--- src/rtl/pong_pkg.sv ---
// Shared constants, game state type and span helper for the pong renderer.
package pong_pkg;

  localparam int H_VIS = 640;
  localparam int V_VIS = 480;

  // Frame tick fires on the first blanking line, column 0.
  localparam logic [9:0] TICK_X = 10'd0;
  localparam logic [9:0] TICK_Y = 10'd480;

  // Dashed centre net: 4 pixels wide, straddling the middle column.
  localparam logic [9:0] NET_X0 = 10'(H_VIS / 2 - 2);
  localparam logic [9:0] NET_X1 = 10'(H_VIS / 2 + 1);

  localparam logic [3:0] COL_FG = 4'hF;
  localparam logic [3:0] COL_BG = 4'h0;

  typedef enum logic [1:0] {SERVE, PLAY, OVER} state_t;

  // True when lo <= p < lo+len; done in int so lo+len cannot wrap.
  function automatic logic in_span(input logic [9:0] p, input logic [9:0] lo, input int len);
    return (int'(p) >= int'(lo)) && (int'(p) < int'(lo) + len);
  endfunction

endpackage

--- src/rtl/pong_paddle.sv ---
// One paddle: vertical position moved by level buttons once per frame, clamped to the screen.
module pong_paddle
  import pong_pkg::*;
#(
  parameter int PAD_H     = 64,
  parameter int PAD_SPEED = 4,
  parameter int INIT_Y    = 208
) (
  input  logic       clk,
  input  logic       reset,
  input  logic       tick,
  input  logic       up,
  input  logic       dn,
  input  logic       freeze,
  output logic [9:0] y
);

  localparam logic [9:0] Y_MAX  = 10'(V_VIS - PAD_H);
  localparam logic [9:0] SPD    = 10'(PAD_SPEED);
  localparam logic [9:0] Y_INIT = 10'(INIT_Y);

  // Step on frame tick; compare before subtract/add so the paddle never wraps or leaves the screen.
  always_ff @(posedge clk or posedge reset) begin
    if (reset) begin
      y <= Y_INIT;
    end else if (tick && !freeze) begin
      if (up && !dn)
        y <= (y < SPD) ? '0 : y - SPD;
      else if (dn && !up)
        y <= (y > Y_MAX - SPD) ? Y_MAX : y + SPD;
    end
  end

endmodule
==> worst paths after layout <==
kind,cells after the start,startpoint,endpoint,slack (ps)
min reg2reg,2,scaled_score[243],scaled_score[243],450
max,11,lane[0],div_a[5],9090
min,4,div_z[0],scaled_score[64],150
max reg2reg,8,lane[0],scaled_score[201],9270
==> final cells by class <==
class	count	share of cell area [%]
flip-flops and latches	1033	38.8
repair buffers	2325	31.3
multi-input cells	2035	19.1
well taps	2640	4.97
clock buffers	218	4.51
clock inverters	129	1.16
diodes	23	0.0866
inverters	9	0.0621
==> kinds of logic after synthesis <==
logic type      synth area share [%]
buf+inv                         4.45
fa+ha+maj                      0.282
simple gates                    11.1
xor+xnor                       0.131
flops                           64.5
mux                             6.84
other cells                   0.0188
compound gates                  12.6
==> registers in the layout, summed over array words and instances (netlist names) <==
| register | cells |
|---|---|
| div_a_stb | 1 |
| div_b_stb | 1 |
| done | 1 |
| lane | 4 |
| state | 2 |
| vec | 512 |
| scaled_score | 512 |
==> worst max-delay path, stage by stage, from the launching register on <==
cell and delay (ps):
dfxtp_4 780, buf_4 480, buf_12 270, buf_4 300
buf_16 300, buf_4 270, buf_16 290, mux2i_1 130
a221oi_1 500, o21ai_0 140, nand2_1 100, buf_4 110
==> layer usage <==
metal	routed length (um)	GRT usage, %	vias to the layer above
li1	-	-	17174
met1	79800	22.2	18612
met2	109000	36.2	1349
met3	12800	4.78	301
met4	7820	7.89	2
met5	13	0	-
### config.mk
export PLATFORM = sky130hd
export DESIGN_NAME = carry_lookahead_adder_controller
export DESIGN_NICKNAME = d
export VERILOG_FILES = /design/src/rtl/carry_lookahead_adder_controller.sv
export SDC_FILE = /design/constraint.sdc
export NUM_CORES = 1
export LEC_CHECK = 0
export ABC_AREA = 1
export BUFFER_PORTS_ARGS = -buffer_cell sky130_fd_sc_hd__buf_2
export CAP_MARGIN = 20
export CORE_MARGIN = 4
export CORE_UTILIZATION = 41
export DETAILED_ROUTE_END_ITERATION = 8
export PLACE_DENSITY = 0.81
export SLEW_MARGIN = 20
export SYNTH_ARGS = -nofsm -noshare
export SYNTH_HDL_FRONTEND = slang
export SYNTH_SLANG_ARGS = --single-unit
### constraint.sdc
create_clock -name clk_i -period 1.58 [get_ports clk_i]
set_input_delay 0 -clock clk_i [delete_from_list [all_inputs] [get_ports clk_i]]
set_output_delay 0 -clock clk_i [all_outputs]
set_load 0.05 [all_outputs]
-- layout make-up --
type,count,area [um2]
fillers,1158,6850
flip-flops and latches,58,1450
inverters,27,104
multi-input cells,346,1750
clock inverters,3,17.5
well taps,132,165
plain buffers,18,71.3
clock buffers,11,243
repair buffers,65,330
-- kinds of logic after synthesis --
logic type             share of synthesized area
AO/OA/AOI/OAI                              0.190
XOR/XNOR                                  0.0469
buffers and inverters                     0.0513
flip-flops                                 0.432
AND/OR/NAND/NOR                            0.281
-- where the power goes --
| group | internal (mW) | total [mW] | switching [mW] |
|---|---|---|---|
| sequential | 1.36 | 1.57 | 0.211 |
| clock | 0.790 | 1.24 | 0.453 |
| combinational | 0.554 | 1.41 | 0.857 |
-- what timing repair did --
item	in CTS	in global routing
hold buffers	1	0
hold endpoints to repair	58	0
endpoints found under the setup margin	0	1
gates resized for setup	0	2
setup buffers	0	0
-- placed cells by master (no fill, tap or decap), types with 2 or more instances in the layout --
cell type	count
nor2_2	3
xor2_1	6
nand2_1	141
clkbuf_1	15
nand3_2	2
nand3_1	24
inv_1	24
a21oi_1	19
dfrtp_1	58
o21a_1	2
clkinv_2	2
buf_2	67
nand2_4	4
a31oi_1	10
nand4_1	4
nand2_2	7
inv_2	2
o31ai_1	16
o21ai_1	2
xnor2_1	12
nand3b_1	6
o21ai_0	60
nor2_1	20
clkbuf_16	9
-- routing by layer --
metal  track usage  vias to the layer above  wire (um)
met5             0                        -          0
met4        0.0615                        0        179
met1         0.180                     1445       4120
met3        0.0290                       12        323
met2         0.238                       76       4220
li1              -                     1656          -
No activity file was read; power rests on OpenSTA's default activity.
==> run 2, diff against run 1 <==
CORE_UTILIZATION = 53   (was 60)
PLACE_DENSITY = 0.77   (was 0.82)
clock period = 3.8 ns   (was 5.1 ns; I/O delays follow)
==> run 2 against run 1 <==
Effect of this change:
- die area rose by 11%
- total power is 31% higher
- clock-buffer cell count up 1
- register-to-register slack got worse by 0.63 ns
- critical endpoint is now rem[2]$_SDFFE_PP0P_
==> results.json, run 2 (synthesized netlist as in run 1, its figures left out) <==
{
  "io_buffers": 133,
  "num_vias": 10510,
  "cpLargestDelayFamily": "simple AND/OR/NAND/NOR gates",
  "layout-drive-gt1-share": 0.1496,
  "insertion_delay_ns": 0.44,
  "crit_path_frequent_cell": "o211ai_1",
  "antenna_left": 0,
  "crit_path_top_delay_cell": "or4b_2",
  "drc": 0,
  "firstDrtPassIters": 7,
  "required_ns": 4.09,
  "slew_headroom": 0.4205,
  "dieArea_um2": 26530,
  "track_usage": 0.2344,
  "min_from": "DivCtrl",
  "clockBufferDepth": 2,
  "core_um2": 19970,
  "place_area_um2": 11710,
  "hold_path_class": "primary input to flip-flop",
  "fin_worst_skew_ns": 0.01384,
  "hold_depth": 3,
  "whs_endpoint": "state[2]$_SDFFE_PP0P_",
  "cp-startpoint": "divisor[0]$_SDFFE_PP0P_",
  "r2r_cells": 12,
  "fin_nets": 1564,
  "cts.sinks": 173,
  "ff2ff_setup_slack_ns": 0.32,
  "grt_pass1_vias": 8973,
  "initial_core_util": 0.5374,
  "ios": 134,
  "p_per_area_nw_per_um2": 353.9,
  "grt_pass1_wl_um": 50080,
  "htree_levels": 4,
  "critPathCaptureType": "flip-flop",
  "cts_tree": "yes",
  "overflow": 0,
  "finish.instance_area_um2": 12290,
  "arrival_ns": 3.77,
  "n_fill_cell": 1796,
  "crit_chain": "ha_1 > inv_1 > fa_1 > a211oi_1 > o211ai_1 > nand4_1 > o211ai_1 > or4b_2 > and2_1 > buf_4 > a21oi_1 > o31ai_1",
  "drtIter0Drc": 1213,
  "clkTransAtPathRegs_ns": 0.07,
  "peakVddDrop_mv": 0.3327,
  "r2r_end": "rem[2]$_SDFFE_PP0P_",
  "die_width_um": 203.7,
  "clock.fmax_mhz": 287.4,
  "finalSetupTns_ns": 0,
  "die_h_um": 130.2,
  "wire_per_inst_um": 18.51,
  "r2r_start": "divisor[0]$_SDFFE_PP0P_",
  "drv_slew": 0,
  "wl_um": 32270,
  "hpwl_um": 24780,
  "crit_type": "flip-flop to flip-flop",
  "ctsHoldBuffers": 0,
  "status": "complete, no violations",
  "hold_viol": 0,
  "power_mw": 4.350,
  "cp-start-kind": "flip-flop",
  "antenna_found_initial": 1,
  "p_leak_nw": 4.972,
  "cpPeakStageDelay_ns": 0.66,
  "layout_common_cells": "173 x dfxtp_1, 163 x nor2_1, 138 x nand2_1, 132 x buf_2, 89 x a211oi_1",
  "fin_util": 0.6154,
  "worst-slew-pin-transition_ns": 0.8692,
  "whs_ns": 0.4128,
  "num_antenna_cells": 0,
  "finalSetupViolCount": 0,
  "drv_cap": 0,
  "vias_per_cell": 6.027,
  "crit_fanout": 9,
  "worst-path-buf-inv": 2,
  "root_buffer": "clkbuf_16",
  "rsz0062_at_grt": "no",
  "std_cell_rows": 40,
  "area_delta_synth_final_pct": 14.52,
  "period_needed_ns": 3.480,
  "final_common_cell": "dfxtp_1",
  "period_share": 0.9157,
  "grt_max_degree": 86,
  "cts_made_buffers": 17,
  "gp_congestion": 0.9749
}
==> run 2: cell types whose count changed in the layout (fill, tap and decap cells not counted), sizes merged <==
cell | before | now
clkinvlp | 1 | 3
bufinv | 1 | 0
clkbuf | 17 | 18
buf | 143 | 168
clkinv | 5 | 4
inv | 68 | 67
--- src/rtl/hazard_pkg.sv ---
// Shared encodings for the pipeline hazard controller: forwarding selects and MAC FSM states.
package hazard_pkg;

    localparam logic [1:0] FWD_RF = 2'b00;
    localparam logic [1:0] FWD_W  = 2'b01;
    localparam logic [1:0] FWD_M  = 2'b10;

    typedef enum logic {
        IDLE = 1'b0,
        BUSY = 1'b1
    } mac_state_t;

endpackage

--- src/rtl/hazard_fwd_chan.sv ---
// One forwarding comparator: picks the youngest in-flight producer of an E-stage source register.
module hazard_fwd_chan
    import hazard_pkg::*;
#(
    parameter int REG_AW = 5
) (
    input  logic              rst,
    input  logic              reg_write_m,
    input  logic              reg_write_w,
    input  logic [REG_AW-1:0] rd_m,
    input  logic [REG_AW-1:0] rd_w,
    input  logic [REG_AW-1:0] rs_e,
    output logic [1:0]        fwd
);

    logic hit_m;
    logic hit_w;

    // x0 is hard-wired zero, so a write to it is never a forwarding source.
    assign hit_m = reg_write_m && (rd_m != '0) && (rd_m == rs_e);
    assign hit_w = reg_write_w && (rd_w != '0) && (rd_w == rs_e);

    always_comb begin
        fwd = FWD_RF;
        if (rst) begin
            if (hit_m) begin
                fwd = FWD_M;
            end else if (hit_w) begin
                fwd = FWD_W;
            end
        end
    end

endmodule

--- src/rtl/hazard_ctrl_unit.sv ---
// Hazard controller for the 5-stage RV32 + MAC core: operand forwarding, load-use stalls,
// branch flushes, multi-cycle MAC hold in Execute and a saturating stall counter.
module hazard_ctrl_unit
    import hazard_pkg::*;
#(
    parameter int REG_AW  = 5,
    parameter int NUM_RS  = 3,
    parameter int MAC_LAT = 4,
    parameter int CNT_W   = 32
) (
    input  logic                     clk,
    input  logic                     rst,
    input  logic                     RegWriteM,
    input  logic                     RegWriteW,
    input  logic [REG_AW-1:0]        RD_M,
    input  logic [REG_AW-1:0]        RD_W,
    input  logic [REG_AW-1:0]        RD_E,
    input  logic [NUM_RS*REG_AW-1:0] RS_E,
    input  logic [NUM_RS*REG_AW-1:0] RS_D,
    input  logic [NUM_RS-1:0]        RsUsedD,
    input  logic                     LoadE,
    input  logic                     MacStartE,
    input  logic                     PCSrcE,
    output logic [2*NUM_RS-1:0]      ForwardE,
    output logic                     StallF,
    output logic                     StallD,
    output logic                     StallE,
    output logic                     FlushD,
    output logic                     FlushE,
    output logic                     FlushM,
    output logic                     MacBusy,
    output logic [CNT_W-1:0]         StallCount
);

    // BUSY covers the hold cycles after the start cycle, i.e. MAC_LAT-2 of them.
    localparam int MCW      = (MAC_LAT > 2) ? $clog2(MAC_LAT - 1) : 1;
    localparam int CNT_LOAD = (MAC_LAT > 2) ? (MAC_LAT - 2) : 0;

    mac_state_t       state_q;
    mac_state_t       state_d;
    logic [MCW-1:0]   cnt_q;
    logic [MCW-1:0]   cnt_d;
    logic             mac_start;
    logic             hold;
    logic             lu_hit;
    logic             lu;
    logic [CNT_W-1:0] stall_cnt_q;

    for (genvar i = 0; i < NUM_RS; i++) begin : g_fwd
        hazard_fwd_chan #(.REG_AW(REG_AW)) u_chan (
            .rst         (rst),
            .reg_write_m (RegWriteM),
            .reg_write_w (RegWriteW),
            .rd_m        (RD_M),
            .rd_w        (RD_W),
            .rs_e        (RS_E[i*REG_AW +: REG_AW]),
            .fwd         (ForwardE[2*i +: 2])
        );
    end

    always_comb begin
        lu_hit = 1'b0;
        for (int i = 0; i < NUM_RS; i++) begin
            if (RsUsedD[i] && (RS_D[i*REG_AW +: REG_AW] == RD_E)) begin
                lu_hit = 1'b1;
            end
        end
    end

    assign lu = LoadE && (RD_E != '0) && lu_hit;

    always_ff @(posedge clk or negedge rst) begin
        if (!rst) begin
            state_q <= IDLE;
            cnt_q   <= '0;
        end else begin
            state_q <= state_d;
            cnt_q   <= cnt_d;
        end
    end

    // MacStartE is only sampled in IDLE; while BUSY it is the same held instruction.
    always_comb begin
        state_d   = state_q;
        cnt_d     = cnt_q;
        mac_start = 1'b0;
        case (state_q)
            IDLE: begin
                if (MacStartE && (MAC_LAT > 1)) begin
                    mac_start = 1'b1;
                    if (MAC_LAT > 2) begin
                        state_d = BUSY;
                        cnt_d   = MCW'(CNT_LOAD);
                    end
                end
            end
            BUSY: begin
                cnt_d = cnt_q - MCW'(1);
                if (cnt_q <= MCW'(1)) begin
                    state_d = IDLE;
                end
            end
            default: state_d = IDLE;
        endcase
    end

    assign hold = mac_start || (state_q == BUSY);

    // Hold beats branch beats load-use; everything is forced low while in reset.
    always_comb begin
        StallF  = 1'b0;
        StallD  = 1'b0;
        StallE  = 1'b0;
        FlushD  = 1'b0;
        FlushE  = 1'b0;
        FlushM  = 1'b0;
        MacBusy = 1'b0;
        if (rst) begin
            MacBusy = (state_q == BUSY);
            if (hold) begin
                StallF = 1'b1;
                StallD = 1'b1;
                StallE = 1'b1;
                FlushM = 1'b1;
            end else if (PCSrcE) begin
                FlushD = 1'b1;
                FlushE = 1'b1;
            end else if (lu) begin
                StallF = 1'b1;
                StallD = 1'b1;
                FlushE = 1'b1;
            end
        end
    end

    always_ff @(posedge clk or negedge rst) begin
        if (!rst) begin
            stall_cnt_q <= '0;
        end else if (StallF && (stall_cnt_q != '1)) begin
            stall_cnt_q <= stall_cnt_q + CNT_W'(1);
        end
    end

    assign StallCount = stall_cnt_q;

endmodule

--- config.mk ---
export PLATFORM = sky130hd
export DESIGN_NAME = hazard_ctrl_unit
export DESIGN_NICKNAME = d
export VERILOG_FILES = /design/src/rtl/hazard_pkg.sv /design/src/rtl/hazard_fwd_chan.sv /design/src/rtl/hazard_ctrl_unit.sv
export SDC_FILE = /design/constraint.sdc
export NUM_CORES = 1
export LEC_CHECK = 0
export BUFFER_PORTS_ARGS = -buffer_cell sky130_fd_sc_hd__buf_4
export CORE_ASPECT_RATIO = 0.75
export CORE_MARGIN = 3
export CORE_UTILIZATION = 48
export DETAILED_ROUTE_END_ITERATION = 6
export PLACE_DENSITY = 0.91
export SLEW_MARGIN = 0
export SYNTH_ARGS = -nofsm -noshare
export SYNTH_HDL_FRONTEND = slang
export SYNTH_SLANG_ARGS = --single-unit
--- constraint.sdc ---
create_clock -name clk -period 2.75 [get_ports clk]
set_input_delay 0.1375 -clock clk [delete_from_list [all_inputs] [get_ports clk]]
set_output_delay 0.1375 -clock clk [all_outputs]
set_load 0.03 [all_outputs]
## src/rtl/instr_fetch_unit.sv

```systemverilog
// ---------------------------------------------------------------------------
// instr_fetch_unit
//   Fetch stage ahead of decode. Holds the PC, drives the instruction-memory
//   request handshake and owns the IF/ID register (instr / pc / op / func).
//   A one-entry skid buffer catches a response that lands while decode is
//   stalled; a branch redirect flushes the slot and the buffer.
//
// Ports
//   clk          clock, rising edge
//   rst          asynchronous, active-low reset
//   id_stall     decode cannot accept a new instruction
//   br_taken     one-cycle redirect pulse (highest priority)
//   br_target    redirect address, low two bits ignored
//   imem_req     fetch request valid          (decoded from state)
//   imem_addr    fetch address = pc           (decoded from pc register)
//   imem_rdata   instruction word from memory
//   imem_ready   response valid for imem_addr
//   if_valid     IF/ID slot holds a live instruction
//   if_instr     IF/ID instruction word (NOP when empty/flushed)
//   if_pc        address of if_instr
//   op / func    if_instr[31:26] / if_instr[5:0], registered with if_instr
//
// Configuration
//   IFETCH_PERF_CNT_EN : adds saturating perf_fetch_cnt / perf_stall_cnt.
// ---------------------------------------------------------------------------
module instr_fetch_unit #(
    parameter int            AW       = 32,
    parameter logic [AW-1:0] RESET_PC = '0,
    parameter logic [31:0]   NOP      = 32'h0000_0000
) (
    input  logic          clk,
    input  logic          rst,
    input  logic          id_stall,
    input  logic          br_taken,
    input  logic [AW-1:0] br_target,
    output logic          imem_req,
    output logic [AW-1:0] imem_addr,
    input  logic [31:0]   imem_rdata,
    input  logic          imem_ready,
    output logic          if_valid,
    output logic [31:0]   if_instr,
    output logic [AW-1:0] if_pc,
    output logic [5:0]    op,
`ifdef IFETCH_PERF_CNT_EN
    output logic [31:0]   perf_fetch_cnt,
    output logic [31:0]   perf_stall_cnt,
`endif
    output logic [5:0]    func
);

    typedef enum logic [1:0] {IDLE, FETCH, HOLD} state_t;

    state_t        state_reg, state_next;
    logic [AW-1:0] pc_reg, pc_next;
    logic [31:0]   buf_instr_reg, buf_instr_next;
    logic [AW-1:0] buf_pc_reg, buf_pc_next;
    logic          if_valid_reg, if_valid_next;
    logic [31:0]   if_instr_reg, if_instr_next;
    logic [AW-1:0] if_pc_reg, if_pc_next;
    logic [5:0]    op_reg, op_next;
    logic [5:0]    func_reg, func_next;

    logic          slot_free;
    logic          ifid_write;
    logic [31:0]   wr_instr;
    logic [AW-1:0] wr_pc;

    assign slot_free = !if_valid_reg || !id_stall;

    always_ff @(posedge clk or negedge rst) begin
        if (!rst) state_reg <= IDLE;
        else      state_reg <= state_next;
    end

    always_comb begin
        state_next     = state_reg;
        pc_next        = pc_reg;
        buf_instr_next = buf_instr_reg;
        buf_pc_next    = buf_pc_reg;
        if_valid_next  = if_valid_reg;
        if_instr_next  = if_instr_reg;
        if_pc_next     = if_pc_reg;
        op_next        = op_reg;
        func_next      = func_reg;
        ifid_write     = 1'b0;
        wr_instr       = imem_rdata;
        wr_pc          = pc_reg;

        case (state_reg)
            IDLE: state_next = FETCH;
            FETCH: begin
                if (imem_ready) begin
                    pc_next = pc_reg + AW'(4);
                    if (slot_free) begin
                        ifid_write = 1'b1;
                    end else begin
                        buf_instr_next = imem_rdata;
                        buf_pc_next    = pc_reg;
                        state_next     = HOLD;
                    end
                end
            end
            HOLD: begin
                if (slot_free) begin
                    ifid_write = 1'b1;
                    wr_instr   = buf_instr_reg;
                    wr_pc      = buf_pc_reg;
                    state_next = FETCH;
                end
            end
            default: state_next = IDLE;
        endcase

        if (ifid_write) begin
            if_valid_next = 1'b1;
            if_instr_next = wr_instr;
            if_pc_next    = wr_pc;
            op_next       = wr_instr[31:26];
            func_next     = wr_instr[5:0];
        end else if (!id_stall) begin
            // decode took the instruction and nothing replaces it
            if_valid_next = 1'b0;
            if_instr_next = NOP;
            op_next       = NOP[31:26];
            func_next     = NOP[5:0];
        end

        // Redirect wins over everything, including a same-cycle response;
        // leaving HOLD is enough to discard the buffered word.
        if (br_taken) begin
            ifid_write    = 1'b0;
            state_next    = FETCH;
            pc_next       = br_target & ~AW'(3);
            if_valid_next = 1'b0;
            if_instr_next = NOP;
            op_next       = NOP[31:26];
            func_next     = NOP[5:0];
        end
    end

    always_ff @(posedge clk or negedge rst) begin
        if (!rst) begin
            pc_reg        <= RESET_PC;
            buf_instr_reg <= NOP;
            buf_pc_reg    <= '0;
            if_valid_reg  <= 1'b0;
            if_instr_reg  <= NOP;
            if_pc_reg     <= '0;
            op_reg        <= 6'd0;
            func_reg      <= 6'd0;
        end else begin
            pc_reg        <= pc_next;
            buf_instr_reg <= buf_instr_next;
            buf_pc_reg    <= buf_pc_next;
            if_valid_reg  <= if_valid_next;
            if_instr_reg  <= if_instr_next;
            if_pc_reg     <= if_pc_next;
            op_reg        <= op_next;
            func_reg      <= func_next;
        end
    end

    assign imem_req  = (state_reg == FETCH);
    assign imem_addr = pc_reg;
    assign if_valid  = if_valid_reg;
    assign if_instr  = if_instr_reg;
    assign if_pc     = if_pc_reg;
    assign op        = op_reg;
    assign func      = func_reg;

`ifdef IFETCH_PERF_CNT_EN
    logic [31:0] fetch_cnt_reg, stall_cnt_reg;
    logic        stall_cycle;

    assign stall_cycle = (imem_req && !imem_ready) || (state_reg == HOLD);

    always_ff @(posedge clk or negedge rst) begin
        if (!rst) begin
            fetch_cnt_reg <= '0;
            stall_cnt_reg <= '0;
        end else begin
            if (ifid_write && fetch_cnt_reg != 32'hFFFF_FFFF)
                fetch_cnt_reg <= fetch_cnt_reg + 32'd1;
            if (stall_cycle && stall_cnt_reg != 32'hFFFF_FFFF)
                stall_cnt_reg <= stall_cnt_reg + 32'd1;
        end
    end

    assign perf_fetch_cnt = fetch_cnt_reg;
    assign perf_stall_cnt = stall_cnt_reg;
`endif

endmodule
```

*Work to be completed*. Scan the lines above for "worst paths after" and for "max-delay path, stage". Repeat exactly the line holding each of them and every line in between.

*Answer to the problem*.
==> worst paths after layout <==
kind,cells after the start,startpoint,endpoint,slack (ps)
min reg2reg,2,scaled_score[243],scaled_score[243],450
max,11,lane[0],div_a[5],9090
min,4,div_z[0],scaled_score[64],150
max reg2reg,8,lane[0],scaled_score[201],9270
==> final cells by class <==
class	count	share of cell area [%]
flip-flops and latches	1033	38.8
repair buffers	2325	31.3
multi-input cells	2035	19.1
well taps	2640	4.97
clock buffers	218	4.51
clock inverters	129	1.16
diodes	23	0.0866
inverters	9	0.0621
==> kinds of logic after synthesis <==
logic type      synth area share [%]
buf+inv                         4.45
fa+ha+maj                      0.282
simple gates                    11.1
xor+xnor                       0.131
flops                           64.5
mux                             6.84
other cells                   0.0188
compound gates                  12.6
==> registers in the layout, summed over array words and instances (netlist names) <==
| register | cells |
|---|---|
| div_a_stb | 1 |
| div_b_stb | 1 |
| done | 1 |
| lane | 4 |
| state | 2 |
| vec | 512 |
| scaled_score | 512 |
==> worst max-delay path, stage by stage, from the launching register on <==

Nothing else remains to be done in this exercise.